Physical activity in hypertrophic cardiomyopathy: prevalence of inactivity and perceived barriers

Affiliations

Physical activity in hypertrophic cardiomyopathy: prevalence of inactivity and perceived barriers

Joanna Sweeting et al. Open Heart. .

Abstract

Objectives: This study aimed to determine the prevalence of physical inactivity and perceived barriers to physical activity among individuals with hypertrophic cardiomyopathy (HCM), and to determine potential demographic, clinical and health-related factors influencing likelihood of meeting physical activity guidelines.
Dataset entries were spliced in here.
[src/rtl/sram_controller.sv]
// sram_controller: synchronous host-side initiator for an asynchronous
// single-port SRAM. It turns one-cycle host requests into SETUP / ACCESS /
// HOLD sequenced SRAM cycles, then returns an Ack pulse and read data.
// Every SRAM-side output, Ack and RdData is driven straight from a flop.
module sram_controller #(
  parameter int AddressSize = 18,
  parameter int WordSize    = 8,
  parameter int WaitCycles  = 2   // strobe width in ACCESS, 1..15
) (
  input  logic                   Clock,
  input  logic                   bReset,
  input  logic                   Req,
  input  logic                   ReqWrite,
  input  logic [AddressSize-1:0] ReqAddress,
  input  logic [WordSize-1:0]    ReqData,
  output logic                   Ready,
  output logic                   Ack,
  output logic [WordSize-1:0]    RdData,
  output logic [AddressSize-1:0] SramAddress,
  output logic [WordSize-1:0]    SramWrData,
  input  logic [WordSize-1:0]    SramRdData,
  output logic                   SrambCE,
  output logic                   SrambWE
);

  typedef enum logic [1:0] {
    IDLE   = 2'd0,
    SETUP  = 2'd1,
    ACCESS = 2'd2,
    HOLD   = 2'd3
  } state_t;

  // The counter is loaded so that ACCESS lasts exactly WaitCycles cycles.
  localparam logic [3:0] WaitLoad = 4'(WaitCycles - 1);

  state_t     state;
  state_t     next_state;
  logic [3:0] wait_cnt;
  logic       is_write;

  // Idle is the only state in which a request can be taken.
  assign Ready = (state == IDLE);

  // State register.
  // NOTE: clocked state uses non-blocking assignments so every flop samples
  // the pre-edge values, independent of the order the blocks are evaluated.
  always_ff @(posedge Clock or negedge bReset) begin
    if (!bReset) state <= IDLE;
    else         state <= next_state;
  end

  // Next-state decode: IDLE -> SETUP -> ACCESS (WaitCycles) -> HOLD -> IDLE.
  // NOTE: next_state gets a default before the case so no path leaves it
  // unassigned, which would otherwise infer a latch.
  always_comb begin
    next_state = state;
    case (state)
      IDLE:    if (Req) next_state = SETUP;
      SETUP:   next_state = ACCESS;
      ACCESS:  if (wait_cnt == 4'd0) next_state = HOLD;
      HOLD:    next_state = IDLE;
      default: next_state = IDLE;
    endcase
  end

  // Capture the request on acceptance; address/data then stay frozen
  // through SETUP, ACCESS and HOLD regardless of host-side activity.
  always_ff @(posedge Clock or negedge bReset) begin
    if (!bReset) begin
      is_write    <= 1'b0;
      SramAddress <= '0;
      SramWrData  <= '0;
    end else if (Ready && Req) begin
      is_write    <= ReqWrite;
      SramAddress <= ReqAddress;
      SramWrData  <= ReqData;
    end
  end

  // Strobe-width counter: loaded in SETUP, counted down through ACCESS.
  always_ff @(posedge Clock or negedge bReset) begin
    if (!bReset) begin
      wait_cnt <= 4'd0;
    end else if (state == SETUP) begin
      wait_cnt <= WaitLoad;
    end else if (state == ACCESS && wait_cnt != 4'd0) begin
      wait_cnt <= wait_cnt - 4'd1;
    end
  end

  // Registered strobes and Ack, decoded from the state being entered so they
  // line up with it. bWE falls on the same edge as bCE, never earlier, and
  // never on the edge that loads a new address.
  always_ff @(posedge Clock or negedge bReset) begin
    if (!bReset) begin
      SrambCE <= 1'b1;
      SrambWE <= 1'b1;
      Ack     <= 1'b0;
    end else begin
      SrambCE <= !(next_state == ACCESS);
      SrambWE <= !(next_state == ACCESS && is_write);
      Ack     <= (next_state == HOLD);
    end
  end

  // Read capture on the edge that leaves ACCESS; writes leave RdData alone.
  always_ff @(posedge Clock or negedge bReset) begin
    if (!bReset) begin
      RdData <= '0;
    end else if (state == ACCESS && wait_cnt == 4'd0 && !is_write) begin
      RdData <= SramRdData;
    end
  end

endmodule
Methods: This was a cross-sectional study of consecutive patients (n=198) with HCM attending a specialist HCM centre from July 2014 to November 2015. The primary outcome measure was physical activity (minutes per day), as measured by self-report (International Physical Activity Questionnaire (IPAQ)) and objective means (ActiGraph accelerometer). For both, participants were classified as meeting guidelines if they did at least 150 min per week of physical activity. Quality of life (Short Form-36 V.2, SF-36v2), barriers to exercise and clinical-demographic data were also collected.
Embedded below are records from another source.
===== src/rtl/switch_alloc_rr.sv =====
// Round-robin header allocator: picks one pending input, waits ROUTE_LAT, grants the lowest free candidate output.
// Latency: ROUTE_LAT+4 cycles from i_h to o_ack_h. Backpressure: blocked headers retry MAX_RETRY times, then yield.
// Optional statistics counters (o_grant_cnt, o_stall_cnt) are built when SWALLOC_STATS_EN is defined.
module switch_alloc_rr #(
    parameter int NPORT     = 5,
    parameter int PW        = $clog2(NPORT),
    parameter int ROUTE_LAT = 1,
    parameter int MAX_RETRY = 3
`ifdef SWALLOC_STATS_EN
    ,
    parameter int CNT_W     = 16
`endif
) (
    input  logic              i_clk,
    input  logic              i_rst,
    switch_alloc_rr_if.slave  bus
`ifdef SWALLOC_STATS_EN
    ,
    output logic [CNT_W-1:0]  o_grant_cnt,
    output logic [CNT_W-1:0]  o_stall_cnt
`endif
);

    typedef enum logic [2:0] {
        IDLE,
        SEL,
        ROUTE,
        ALLOC,
        ACK
    } state_t;

    state_t           state;
    logic [PW-1:0]    rr_ptr;
    logic [PW-1:0]    sel;
    logic [PW-1:0]    gnt;
    logic [3:0]       lat_cnt;
    logic [3:0]       retry;
    logic [NPORT-1:0] sender_prev;

    logic [NPORT-1:0] cand_sel;
    logic [NPORT-1:0] avail;
    logic [NPORT-1:0] rel_mask;
    logic [NPORT-1:0] free_nxt;
    logic [NPORT-1:0] sel_1h;
    logic [NPORT-1:0] gnt_1h;
    logic [PW-1:0]    winner;
    logic             winner_vld;
    logic [PW-1:0]    low_avail;

    assign cand_sel = bus.i_cand[int'(sel)*NPORT +: NPORT];
    assign avail    = cand_sel & bus.o_free;
    assign sel_1h   = NPORT'(1) << sel;
    assign gnt_1h   = NPORT'(1) << gnt;

    // Round-robin scan starting just after the last winner.
    always_comb begin : rr_scan
        int idx;
        idx        = 0;
        winner     = '0;
        winner_vld = 1'b0;
        for (int k = 1; k <= NPORT; k++) begin
            idx = int'(rr_ptr) + k;
            if (idx >= NPORT) begin
                idx = idx - NPORT;
            end
            if (!winner_vld && bus.i_h[idx]) begin
                winner     = PW'(idx);
                winner_vld = 1'b1;
            end
        end
    end

    always_comb begin
        low_avail = '0;
        for (int j = NPORT - 1; j >= 0; j--) begin
            if (avail[j]) begin
                low_avail = PW'(j);
            end
        end
    end

    // A falling sender frees whatever output its mux field points at.
    always_comb begin
        rel_mask = '0;
        for (int i = 0; i < NPORT; i++) begin
            if (sender_prev[i] && !bus.i_sender[i]) begin
                rel_mask[bus.o_mux_in[i*PW +: PW]] = 1'b1;
            end
        end
    end

    assign free_nxt = bus.o_free | rel_mask;

    always_ff @(posedge i_clk) begin
        if (!i_rst) begin
            state         <= IDLE;
            rr_ptr        <= PW'(NPORT - 1);
            sel           <= '0;
            gnt           <= '0;
            lat_cnt       <= '0;
            retry         <= '0;
            sender_prev   <= '0;
            bus.o_ack_h   <= '0;
            bus.o_free    <= '1;
            bus.o_mux_in  <= '0;
            bus.o_mux_out <= '0;
            bus.o_err     <= 1'b0;
        end else begin
            sender_prev <= bus.i_sender;
            bus.o_ack_h <= '0;
            bus.o_err   <= 1'b0;
            bus.o_free  <= free_nxt;

            case (state)
                IDLE: begin
                    if (|bus.i_h) begin
                        state <= SEL;
                    end
                end

                SEL: begin
                    if (winner_vld) begin
                        sel     <= winner;
                        rr_ptr  <= winner;
                        lat_cnt <= 4'(ROUTE_LAT);
                        state   <= ROUTE;
                    end else begin
                        state <= IDLE;
                    end
                end

                ROUTE: begin
                    if (lat_cnt <= 4'd1) begin
                        state <= ALLOC;
                    end else begin
                        lat_cnt <= lat_cnt - 4'd1;
                    end
                end

                ALLOC: begin
                    if (cand_sel == '0) begin
                        bus.o_err <= 1'b1;
                        retry     <= '0;
                        state     <= IDLE;
                    end else if (avail != '0) begin
                        gnt   <= low_avail;
                        state <= ACK;
                    end else if (retry == 4'(MAX_RETRY - 1)) begin
                        // Yield: rr_ptr already points at this input, so others scan first.
                        retry <= '0;
                        state <= IDLE;
                    end else begin
                        retry <= retry + 4'd1;
                    end
                end

                ACK: begin
                    // Release is applied first, then the grant clears its port.
                    bus.o_free                     <= free_nxt & ~gnt_1h;
                    bus.o_mux_in[int'(sel)*PW +: PW]  <= gnt;
                    bus.o_mux_out[int'(gnt)*PW +: PW] <= sel;
                    bus.o_ack_h                    <= sel_1h;
                    retry                          <= '0;
                    state                          <= IDLE;
                end

                default: begin
                    state <= IDLE;
                end
            endcase
        end
    end

`ifdef SWALLOC_STATS_EN
    logic stall;
    assign stall = (state == ALLOC) && (cand_sel != '0) && (avail == '0);

    always_ff @(posedge i_clk) begin
        if (!i_rst) begin
            o_grant_cnt <= '0;
            o_stall_cnt <= '0;
        end else begin
            if (state == ACK && o_grant_cnt != '1) begin
                o_grant_cnt <= o_grant_cnt + 1'b1;
            end
            if (stall && o_stall_cnt != '1) begin
                o_stall_cnt <= o_stall_cnt + 1'b1;
            end
        end
    end
`endif

endmodule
Results: In total, 54.8% of participants did not meet physical activity recommendations based on IPAQ, and 12.7% did not meet guidelines based on accelerometer data. The most commonly identified barriers to exercise were 'pain interferes with my exercise' (33%) and 'I have an injury/disability that stops me' (29%). Independent factors associated with meeting guidelines included older age (OR 0.66, 95% CI 0.51 to 0.85, p=0.002), higher education level (OR 2.31, 95% CI 1.08 to 4.93, p=0.03), better physical quality of life (OR 1.05, 95% CI 1.0 to 1.09, p=0.05) and more reported barriers (OR 0.71, 95% CI 0.56 to 0.91, p=0.01).

Conclusions: More than half of the patients with HCM did not meet minimum physical activity recommendations. Several barriers to exercise among individuals with HCM exist, and provide the basis for targeted interventions to promote physical activity and improve overall health in patients with HCM.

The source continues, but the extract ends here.